Interaksi sosial dalam fenomena tawuran remaja seringkali sangat kompleks dan dapat
mencerminkan ketegangan sosial, identitas kelompok, dan tekanan sosial yang kuat yang
dirasakan oleh remaja. Untuk mengatasi fenomena tawuran ini, penting untuk memahami
dinamika interaksi sosial yang terlibat dan mencari solusi yang berfokus pada pengurangan
konflik, peningkatan pemahaman, dan peran positif teman sebaya dalam masyarakat remaja.

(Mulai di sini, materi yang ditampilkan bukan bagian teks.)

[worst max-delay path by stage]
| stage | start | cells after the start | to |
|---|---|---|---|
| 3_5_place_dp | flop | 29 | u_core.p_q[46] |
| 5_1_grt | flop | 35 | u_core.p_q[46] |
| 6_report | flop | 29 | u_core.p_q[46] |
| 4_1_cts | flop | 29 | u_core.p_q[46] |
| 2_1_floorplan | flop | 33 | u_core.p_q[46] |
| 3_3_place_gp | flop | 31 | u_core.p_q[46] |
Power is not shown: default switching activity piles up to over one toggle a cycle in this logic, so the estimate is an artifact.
## src/rtl/fifo_arb_pkg.sv

```systemverilog
// Shared types and width helpers for the round-robin FIFO push arbiter.
package fifo_arb_pkg;

   typedef enum logic {IDLE, OWN} arb_state_e;

   function automatic int unsigned idx_w(input int unsigned n);
      return (n <= 2) ? 1 : $clog2(n);
   endfunction

   function automatic int unsigned bcnt_w(input int unsigned burst_max);
      return (burst_max <= 1) ? 1 : $clog2(burst_max + 1);
   endfunction

endpackage

```

## src/rtl/rr_pick.sv

```systemverilog
// Combinational round-robin picker: first unmasked request at or after i_start, wrapping.
module rr_pick
   import fifo_arb_pkg::*;
#(
   parameter int unsigned NREQ = 4
) (
   input  logic [NREQ-1:0]              i_req,
   input  logic [idx_w(NREQ)-1:0]       i_start,
   input  logic [NREQ-1:0]              i_mask,
   output logic [idx_w(NREQ)-1:0]       o_idx,
   output logic                         o_valid
);

   localparam int unsigned IDXW = idx_w(NREQ);

   logic [NREQ-1:0] w_cand;

   always_comb begin
      w_cand  = i_req & ~i_mask;
      o_idx   = '0;
      o_valid = 1'b0;
      for (int unsigned k = 0; k < NREQ; k++) begin
         int unsigned p;
         p = (32'(i_start) + k) % NREQ;
         if (!o_valid && w_cand[p]) begin
            o_valid = 1'b1;
            o_idx   = IDXW'(p);
         end
      end
   end

endmodule

```

## src/rtl/fifo_push_arb.sv

```systemverilog
// Round-robin arbiter sharing one FIFO push port among NREQ requesters with bounded bursts.
module fifo_push_arb
   import fifo_arb_pkg::*;
#(
   parameter int unsigned NREQ      = 4,
   parameter int unsigned WIDTH     = 32,
   parameter int unsigned BURST_MAX = 4
) (
   input  logic                    clk,
   input  logic                    reset,
   input  logic [NREQ-1:0]         req,
   input  logic [NREQ*WIDTH-1:0]   data,
   output logic [NREQ-1:0]         ack,
   output logic [NREQ-1:0]         gnt,
   output logic                    fifo_push_req,
   output logic [WIDTH-1:0]        fifo_data_in,
   input  logic                    fifo_push_ack
);

   localparam int unsigned IDXW  = idx_w(NREQ);
   localparam int unsigned BCNTW = bcnt_w(BURST_MAX);
   localparam logic [IDXW-1:0]  LAST_IDX  = IDXW'(NREQ - 1);
   localparam logic [BCNTW-1:0] BURST_END = BCNTW'(BURST_MAX - 1);

   arb_state_e        r_st;
   logic [IDXW-1:0]   r_owner;
   logic [IDXW-1:0]   r_rr_ptr;
   logic [BCNTW-1:0]  r_bcnt;
   logic [NREQ-1:0]   r_gnt;

   logic              w_own;
   logic              w_owner_req;
   logic              w_xfer;
   logic              w_burst_end;
   logic [IDXW-1:0]   w_owner_nxt;
   logic [NREQ-1:0]   w_owner_oh;
   logic [NREQ-1:0]   w_pick_oh;
   logic [IDXW-1:0]   w_pick_start;
   logic [NREQ-1:0]   w_pick_mask;
   logic [IDXW-1:0]   w_pick_idx;
   logic              w_pick_valid;
   logic [IDXW-1:0]   w_sel;

   assign w_own        = (r_st == OWN);
   assign w_owner_req  = req[r_owner];
   assign w_xfer       = w_own & w_owner_req & fifo_push_ack;
   assign w_burst_end  = (r_bcnt == BURST_END);
   assign w_owner_nxt  = (r_owner == LAST_IDX) ? '0 : r_owner + 1'b1;
   assign w_sel        = w_own ? r_owner : '0;

   // While owning, the picker always scans from owner+1, which is the rotated rr_ptr.
   assign w_pick_start = w_own ? w_owner_nxt : r_rr_ptr;
   assign w_pick_mask  = (w_own && ((req & ~w_owner_oh) != '0)) ? w_owner_oh : '0;

   always_comb begin
      w_owner_oh   = '0;
      w_pick_oh    = '0;
      fifo_data_in = '0;
      for (int unsigned i = 0; i < NREQ; i++) begin
         w_owner_oh[i] = (IDXW'(i) == r_owner);
         w_pick_oh[i]  = (IDXW'(i) == w_pick_idx);
         if (IDXW'(i) == w_sel) begin
            fifo_data_in = data[i*WIDTH +: WIDTH];
         end
      end
   end

   rr_pick #(.NREQ(NREQ)) u_pick (
      .i_req   (req),
      .i_start (w_pick_start),
      .i_mask  (w_pick_mask),
      .o_idx   (w_pick_idx),
      .o_valid (w_pick_valid)
   );

   assign gnt           = reset ? '0 : r_gnt;
   assign fifo_push_req = w_own & w_owner_req & ~reset;
   assign ack           = (w_xfer && !reset) ? w_owner_oh : '0;

   always_ff @(posedge clk) begin
      if (reset) begin
         r_st     <= IDLE;
         r_owner  <= '0;
         r_rr_ptr <= '0;
         r_bcnt   <= '0;
         r_gnt    <= '0;
      end else begin
         case (r_st)
            IDLE: begin
               if (|req) begin
                  r_st    <= OWN;
                  r_owner <= w_pick_idx;
                  r_gnt   <= w_pick_oh;
                  r_bcnt  <= '0;
               end
            end
            OWN: begin
               if (w_xfer && !w_burst_end) begin
                  r_bcnt <= r_bcnt + 1'b1;
               end else if (w_xfer || !w_owner_req) begin
                  // Burst end or release: rotate and hand over without a bubble.
                  r_rr_ptr <= w_owner_nxt;
                  r_bcnt   <= '0;
                  if (w_pick_valid) begin
                     r_owner <= w_pick_idx;
                     r_gnt   <= w_pick_oh;
                  end else begin
                     r_st  <= IDLE;
                     r_gnt <= '0;
                  end
               end
            end
            default: r_st <= IDLE;
         endcase
      end
   end

endmodule

```

## config.mk

```make
export PLATFORM = sky130hd
export DESIGN_NAME = fifo_push_arb
export DESIGN_NICKNAME = d
export VERILOG_FILES = /design/src/rtl/fifo_arb_pkg.sv /design/src/rtl/rr_pick.sv /design/src/rtl/fifo_push_arb.sv
export SDC_FILE = /design/constraint.sdc
export NUM_CORES = 1
export LEC_CHECK = 0
export ABC_AREA = 0
export BUFFER_PORTS_ARGS = -buffer_cell sky130_fd_sc_hd__buf_2
export CAP_MARGIN = 20
export CORE_MARGIN = 2
export CORE_UTILIZATION = 41
export CTS_CLUSTER_DIAMETER = 60
export DETAILED_ROUTE_END_ITERATION = 10
export GPL_ROUTABILITY_DRIVEN = 0
export GPL_TIMING_DRIVEN = 1
export PLACE_DENSITY = 0.87
export SYNTH_ARGS = -nofsm -noshare
export SYNTH_HDL_FRONTEND = slang
export SYNTH_SLANG_ARGS = --single-unit
```

## constraint.sdc

```tcl
create_clock -name clk -period 3.65 [get_ports clk]
set_input_delay 0.1825 -clock clk [delete_from_list [all_inputs] [get_ports clk]]
set_output_delay 0.1825 -clock clk [all_outputs]
set_load 0.05 [all_outputs]
```

### After elaboration in Yosys (flattened, before gate mapping)

Cells that the tools add are included.

* logic and storage cells: 110
* memories kept: 0
* register bits after elaboration: 12
* output and inout bits: 41
* memory bits (read-only): 0
* latch bits: 0
* bits in writable memories: 0

* magnitude comparators: 5
* equality and inequality tests: 16
* bitwise logic cells: 10
* multiplexer cells: 47
* add/sub/neg operators: 5
* shift-type cells: 0
* multipliers: 0
* div/mod/pow operators: 0
* reductions and logical operators: 22

Operators by type and width (count)
* $mux 32: 4
* $mux 4: 7
* $mux 2: 11
* $lt 2x3->1 const B: 5
* $mux 1: 13
* $eq 2x2->1 const A: 6
* $bmux 1 s2: 5
* $mux 3: 3
* $and 4x4->4: 2
* $not 4->4: 2
* $pmux 4 s2: 1
* $eq 1x2->1 const A: 3
* $logic_and 1x1->1: 6
* $logic_not 1->1: 6
* $logic_not 2->1: 3
* $pmux 3 s2: 1
* $reduce_and 3->1: 2
* $add 2x1->2 const B: 2
* $add 2x2->2 const B: 2
* $ne 2x1->1 const B: 2
* $ne 2x2->1 const B: 2
* $pmux 2 s2: 1
* $reduce_and 4->1: 1
* $reduce_bool 4->1: 1
* other kinds (10): 14

### Logic depth before layout (Yosys ltp)

* word-level depth: 25
* mapped depth: 10
* depth with buffers taken out: 8

### Cells and area by module

Synthesis repeated with hierarchy kept, for this count alone.

* cells, all modules: 326
* area total of the unflattened synthesis: 2237.1 µm²

Modules (own cells, without submodules)
* fifo_push_arb: area an instance 2113.3 µm², times used 1, cells each 311
* rr_pick: area an instance 123.9 µm², times used 1, cells each 15

### Worst setup path after synthesis

Ideal clock, no wire load.

* path kind: register -> register
* start point: register r_owner[0]
* end point: register r_owner[1]
* path buffers: 2
* slack: 1246 ps
* library setup time: 71 ps
* stages on the path, launching flop included: 11
* arrival time: 2334 ps
* path through: dfxtp_1 buf_6 clkbuf_1 inv_1 ha_1 nand2b_1 a41oi_1 o211ai_2 a32o_1 or3_1 a21oi_1

* word-level cells in the longest chain between the ends: 24

Ends and longest elaborated chain
* start: declaration: line fifo_push_arb.sv:26 `logic [IDXW-1:0] r_owner;`
* start signal: assignment: line fifo_push_arb.sv:92 `r_owner <= w_pick_idx;`
* start signal: assignment: line fifo_push_arb.sv:105 `r_owner <= w_pick_idx;`
* $eq 1x2->1 (tied with other cells): line fifo_push_arb.sv:60 `w_owner_oh[i] = (IDXW'(i) == r_owner);`
* $not 4->4: line fifo_push_arb.sv:53 `assign w_pick_mask = (w_own && ((req & ~w_owner_oh) != '0)) ? w_owner_oh : '0;`
* $and 4x4->4: line fifo_push_arb.sv:53
* $reduce_bool 4->1: line fifo_push_arb.sv:53
* $logic_and 1x1->1: line fifo_push_arb.sv:53
* $mux 4: line fifo_push_arb.sv:53
* $not 4->4: line rr_pick.sv:19 `w_cand = i_req & ~i_mask;`
* $and 4x4->4: line rr_pick.sv:19
* [8 not listed]
* $mux 1: line rr_pick.sv:25 `if (!o_valid && w_cand[p]) begin`
* $logic_not 1->1: line rr_pick.sv:25
* $logic_and 1x1->1: line rr_pick.sv:25
* $mux 2: line rr_pick.sv:25
* $mux 2: line fifo_push_arb.sv:104 `if (w_pick_valid) begin`
* $mux 2: line fifo_push_arb.sv:100 `end else if (w_xfer || !w_owner_req) begin`
* $mux 2: line fifo_push_arb.sv:98 `if (w_xfer && !w_burst_end) begin`
* $pmux 2 s2: line fifo_push_arb.sv:88 `case (r_st)`

Several ways; a longest one is shown, not always the timed one. The select of a mux whose other input is x is not followed.
A chain may end at the register's enable or synchronous reset.

### Worst setup path in the final report

Same ends and word-level chain as after synthesis.

==> results by group <==
Job
  • Max_cap viols: 0

Die
  • Initial Util: 0.422
  • # rows: 26
  • Core ar.: 5070 um^2
  • Die Y: 76.3 um
  • Io pins: 176
  • Die Wd: 76.3 um
  • Die area: 5820 um^2

Clocking
  • Root Buffer: clkbuf_8
  • CTS tree: built
  • Clk slew on worst S/H paths: 60 ps
  • CTS Hold Bufs: 0
  • Clock latency on the worst-skew pair: 240 ps
  • Clock Sinks: 12
  • Resized cells post-CTS: 0
  • H-tree depth: 1
  • Setup Fix Bufs, Post-CTS: 0
  • Max clock buf depth: 2
  • Number of CTS-inserted buffers: 3

Min path
  • Worst min path class: primary input to flop

STA
  • Final setup violation count: 0
  • Period utilisation layout: 0.715
  • Fin crit period: 2610 ps
  • Fin. max-slew vios: 0
  • Fin. Hold Viols: 0
  • WHS: 273 ps
  • Unrepaired setup endpoints after global routing: no
  • Slew margin rel.: 0.325
  • Max Fclk: 383 MHz
  • Setup TNS: 0 ps
  • Final worst setup slack: 1040 ps
  • Worst slew pin tran: 1000 ps
  • Setup Skew: 0.622 ps

Routing
  • DR DRC count: 0
  • Vias: 2928
  • TritonRoute pass-1 iters: 4
  • Initial DRC Count: 89
  • Final WL: 7.73 mm
  • DR vias/cell: 5.66
  • Average wire per standard cell: 15.0 um
  • Routed Antenna Nets: 0

Placement
  • DP HPWL: 5.93 mm
  • Placed instance area: 3040 um^2
  • Place WS: 1080 ps
  • Port Buffers: 175

Pwr
  • Combinational power share: 0.731
  • Pwr Total: 1.28 mW
  • Reg power frac: 0.155
  • PwrDens: 412 nW/um^2
  • Sw power: 0.707 mW
  • Leakage: 1.43 nW
  • Maximum VDD drop: 0.282 mV
  • Int Pwr: 0.568 mW
  • Clock network power share: 0.114
  • Switching portion of total power: 0.554

Layout
  • Fraction of layout cells with a size suffix above 1: 0.512
  • Diodes inserted: 0
  • Fill count: 479
  • Synthesis-to-layout area growth: 44.5%
  • Fin area: 3090 um^2
  • Nets: 589

Synth
  • #FFs+latches synth: 12
  • Largest area contributor in the netlist: mux2_2
  • Sequential share of the synthesized area: 0.112
  • Syn Std Cell Area: 2140 um^2
  • Netlist cell types: 45
  • Post-Syn Area per Cell: 7.41 um^2
  • Ys Warns: 0
  • Synth Instances: 289
  • Post-synth EDFFs: 0
  • Yosys top cell area share: 0.173
  • Mapped Nets: 430
  • Area contributors post-synth: mux2_2 (17%), dfxtp_1 (11%), nand3b_1 (11%)
  • Most used DFF post-synth: dfxtp_1
  • Post-synth ARST share: 0

GRT
  • GR Overflow Total: 0
  • Gr usage total: 0.243
  • Largest net degree at the start of global routing: 54
  • Initial antenna violation count: 0
  • First-pass GRT wire length: 12.2 mm
  • Number of global-route vias before repair: 2740

Setup path
  • Crit end category: flop
  • Req. time, crit path: 3820 ps
  • CP max FO: 49
  • Critical path arrival: 2780 ps
  • Startpoint Class: flop
  • Critical path type: flop to flop
  • CP Cell Sequence: inv_1 -> ha_1 -> nand2b_1 -> a41oi_1 -> o211ai_2 -> a32o_1 -> or3_1 -> a21oi_1
  • CP peak stage delay: 670 ps
  • Critical path's slowest cell: dfxtp_4

Outcome
  • Status: complete, no violations
Yosys cell counts (2+ instances only):
library cell / instances
a21boi_0: 2
a21boi_1: 2
a21oi_1: 35
a22oi_1: 2
a41o_1: 2
a41oi_1: 3
and3_1: 4
buf_1: 2
clkbuf_1: 22
dfxtp_1: 12
ha_1: 6
inv_1: 6
mux2_2: 33
mux2i_1: 4
nand2_1: 5
nand2b_1: 3
nand3b_1: 32
nor2_1: 10
nor2b_1: 4
o21ai_0: 39
o21ai_1: 3
o22ai_1: 34
o31ai_1: 2
cells by family after synthesis:
family,share of synthesized area
adders and majority gates,0.0350
DFF,0.112
muxes,0.209
AOI/OAI and AO/OA,0.386
and+or+nand+nor,0.197
buffers and inverters,0.0613
final timing paths:
kind                    from          to  slack, ps  cells after the start
setup / recovery  r_owner[0]  r_owner[1]       1040                      8
hold / removal         reset   r_bcnt[0]        270                      2
hold reg to reg    r_bcnt[1]   r_bcnt[1]        500                      2
setup reg to reg  r_owner[0]  r_owner[1]       1040                      8
state kept, by name (all words and copies together) (netlist names):
name / flops
r_gnt: 4
r_bcnt: 3
r_owner: 2
r_rr_ptr: 2
r_st: 1
area by class of cell:
class,count,area [um^2],area share
Clock buffer,4,55.1,0.0178
Inverter,6,22.5,0.00728
Multi-Input combinational cell,245,1770,0.572
Sequential cell,12,245,0.0793
Tap cell,70,87.6,0.0283
Timing Repair Buffer,180,913,0.295
critical path, delay by kind of cell, from the launching register on:
| kind | cells | cell delay (ps) |
|---|---|---|
| adder cells (fa/ha/maj) | 1 | 250 |
| AO/OA/AOI/OAI | 4 | 920 |
| AND/OR/NAND/NOR | 2 | 520 |
| buffers and inverters | 1 | 160 |
| flip-flops | 1 | 670 |
power groups by stage:
stage	clock (mW)	sequential, mW	combinational [mW]
final	0.146	0.198	0.932
after global routing	0.152	0.203	0.994
after CTS	0.146	0.197	0.927
after detailed placement	0	0.199	0.923
after global placement	0	0.198	0.909
after floorplan	0	0.160	0.740
layout by cell type, fill, tap and decap left out, drive strengths merged, types with 2 or more instances in the layout:
| master | synthesis | layout |
|---|---|---|
| inv | 6 | 6 |
| a21oi | 36 | 36 |
| a21boi | 4 | 4 |
| nand3b | 32 | 32 |
| a22oi | 2 | 2 |
| mux2i | 5 | 5 |
| o21ai | 42 | 42 |
| o31ai | 2 | 2 |
| a41o | 2 | 2 |
| nand2b | 5 | 5 |
| clkbuf | 22 | 4 |
| o22ai | 34 | 34 |
| dfxtp | 12 | 12 |
| buf | 4 | 180 |
| nand2 | 6 | 6 |
| mux2 | 33 | 33 |
| a41oi | 4 | 4 |
| and3 | 4 | 4 |
| nor2b | 4 | 4 |
| ha | 6 | 6 |
| nor2 | 10 | 10 |
stage by stage:
step	util	cells
2_1_floorplan	-	289
3_3_place_gp	0.599	513
3_5_place_dp	0.599	513
4_1_cts	0.610	517
5_1_grt	0.610	517
6_report	0.610	517
per-layer routing:
layer  part of all wire  GRT usage  vias up  wire (um)
met3              0.060     0.0213       12        467
met2               0.50      0.449      130       3850
li1                   -          -     1448          -
met1               0.43      0.306     1338       3310
met4              0.014     0.0491        0        106
met5                  0          0        -          0
(Power assumes the default switching activity.)
## config.mk

```make
export PLATFORM = sky130hd
export DESIGN_NAME = writeback_stage
export DESIGN_NICKNAME = d
export VERILOG_FILES = /design/src/rtl/writeback_stage.sv
export SDC_FILE = /design/constraint.sdc
export NUM_CORES = 1
export LEC_CHECK = 0
export ABC_AREA = 0
export CAP_MARGIN = 20
export CORE_MARGIN = 8
export CORE_UTILIZATION = 45
export CTS_BUF_LIST = sky130_fd_sc_hd__clkbuf_16
export DETAILED_ROUTE_END_ITERATION = 12
export GPL_ROUTABILITY_DRIVEN = 0
export GPL_TIMING_DRIVEN = 0
export MAX_ROUTING_LAYER = met4
export PLACE_DENSITY = 0.81
export SETUP_SLACK_MARGIN = 0.02
export SLEW_MARGIN = 20
export SYNTH_ARGS = -nofsm -noshare
export SYNTH_HDL_FRONTEND = slang
export SYNTH_SLANG_ARGS = --single-unit
```

## constraint.sdc

```tcl
create_clock -name clk -period 3.5 [get_ports clk]
set_input_delay 0.7 -clock clk [delete_from_list [all_inputs] [get_ports clk]]
set_output_delay 0.7 -clock clk [all_outputs]
set_load 0.05 [all_outputs]
```

## src/rtl/writeback_stage.sv

```systemverilog
// MEM/WB pipeline register and write-back logic.
// Drives the register-file write port, EX bypass, retire counter, WWD port and halt.
module writeback_stage #(
   parameter int WORD_SIZE  = 16,
   parameter int REG_ADDR_W = 2,
   parameter int CNT_W      = 16
) (
   input  logic                  clk,
   input  logic                  reset_n,
   input  logic                  i_valid,
   input  logic                  i_reg_write,
   input  logic [REG_ADDR_W-1:0] i_dest,
   input  logic [1:0]            i_wb_sel,
   input  logic [WORD_SIZE-1:0]  i_alu_result,
   input  logic [WORD_SIZE-1:0]  i_mem_data,
   input  logic [WORD_SIZE-1:0]  i_pc_plus1,
   input  logic                  i_is_wwd,
   input  logic [WORD_SIZE-1:0]  i_wwd_data,
   input  logic                  i_is_halt,
   output logic                  rf_write_en,
   output logic [REG_ADDR_W-1:0] rf_write_reg,
   output logic [WORD_SIZE-1:0]  rf_write_data,
   output logic                  fwd_valid,
   output logic [REG_ADDR_W-1:0] fwd_reg,
   output logic [WORD_SIZE-1:0]  fwd_data,
   output logic [CNT_W-1:0]      num_inst,
   output logic [WORD_SIZE-1:0]  output_port,
   output logic                  is_halted
);

   localparam logic [1:0] SEL_ALU = 2'b00;
   localparam logic [1:0] SEL_MEM = 2'b01;
   localparam logic [1:0] SEL_PC  = 2'b10;

   logic                  v_q, v_d;
   logic                  rw_q, rw_d;
   logic [REG_ADDR_W-1:0] dest_q, dest_d;
   logic [1:0]            sel_q, sel_d;
   logic [WORD_SIZE-1:0]  alu_q, alu_d;
   logic [WORD_SIZE-1:0]  mem_q, mem_d;
   logic [WORD_SIZE-1:0]  pc_q, pc_d;
   logic                  wwd_q, wwd_d;
   logic [WORD_SIZE-1:0]  wwd_data_q, wwd_data_d;
   logic                  halt_q, halt_d;
   logic [CNT_W-1:0]      cnt_q, cnt_d;
   logic [WORD_SIZE-1:0]  port_q, port_d;
   logic                  halted_q, halted_d;
   logic                  retire;
   logic [WORD_SIZE-1:0]  wb_data;

   assign retire = v_q & ~halted_q;

   always_comb begin
      v_d        = i_valid & ~halted_q;
      rw_d       = i_reg_write;
      dest_d     = i_dest;
      sel_d      = i_wb_sel;
      alu_d      = i_alu_result;
      mem_d      = i_mem_data;
      pc_d       = i_pc_plus1;
      wwd_d      = i_is_wwd;
      wwd_data_d = i_wwd_data;
      halt_d     = i_is_halt;
      cnt_d      = cnt_q;
      port_d     = port_q;
      halted_d   = halted_q;
      if (retire) begin
         cnt_d = cnt_q + 1'b1;
         if (wwd_q)  port_d   = wwd_data_q;
         if (halt_q) halted_d = 1'b1;
      end
   end

   always_ff @(posedge clk) begin
      if (!reset_n) begin
         v_q        <= 1'b0;
         rw_q       <= 1'b0;
         dest_q     <= '0;
         sel_q      <= SEL_ALU;
         alu_q      <= '0;
         mem_q      <= '0;
         pc_q       <= '0;
         wwd_q      <= 1'b0;
         wwd_data_q <= '0;
         halt_q     <= 1'b0;
         cnt_q      <= '0;
         port_q     <= '0;
         halted_q   <= 1'b0;
      end else begin
         v_q        <= v_d;
         rw_q       <= rw_d;
         dest_q     <= dest_d;
         sel_q      <= sel_d;
         alu_q      <= alu_d;
         mem_q      <= mem_d;
         pc_q       <= pc_d;
         wwd_q      <= wwd_d;
         wwd_data_q <= wwd_data_d;
         halt_q     <= halt_d;
         cnt_q      <= cnt_d;
         port_q     <= port_d;
         halted_q   <= halted_d;
      end
   end

   // Select 11 is reserved: it yields zero and suppresses the write.
   always_comb begin
      unique case (sel_q)
         SEL_ALU: wb_data = alu_q;
         SEL_MEM: wb_data = mem_q;
         SEL_PC:  wb_data = pc_q;
         default: wb_data = '0;
      endcase
   end

   assign rf_write_en   = retire & rw_q & (sel_q != 2'b11);
   assign rf_write_reg  = dest_q;
   assign rf_write_data = wb_data;
   assign fwd_valid     = rf_write_en;
   assign fwd_reg       = dest_q;
   assign fwd_data      = wb_data;
   assign num_inst      = cnt_q;
   assign output_port   = port_q;
   assign is_halted     = halted_q;

endmodule
```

Dalam semua langkah ini, akomodasi dalam interaksi sosial asosiatif memainkan peran
sentral dalam memotivasi remaja untuk menanggulangi konflik dengan cara yang positif. Ini
mengajarkan mereka bahwa menghormati perbedaan dan mencari solusi yang damai adalah
lebih bermanfaat daripada tawuran dan konflik fisik. Upaya kolaboratif dari pihak sekolah,
keluarga, dan komunitas sangat penting untuk mencapai hasil yang positif dalam
menanggulangi fenomena tawuran remaja di Indonesia.
Referensi
Basri, A. Said Hasan. (2015) Fenomena Tawuran Antar Pelajar dan Intervensinya.
Jurnal UIN Sunan Kalijaga. Vol 12. No 1
Ulumuddin, Ikhya. (2016) Kajian Fenomena Tawuran Pelajar Pendidikan Menengah.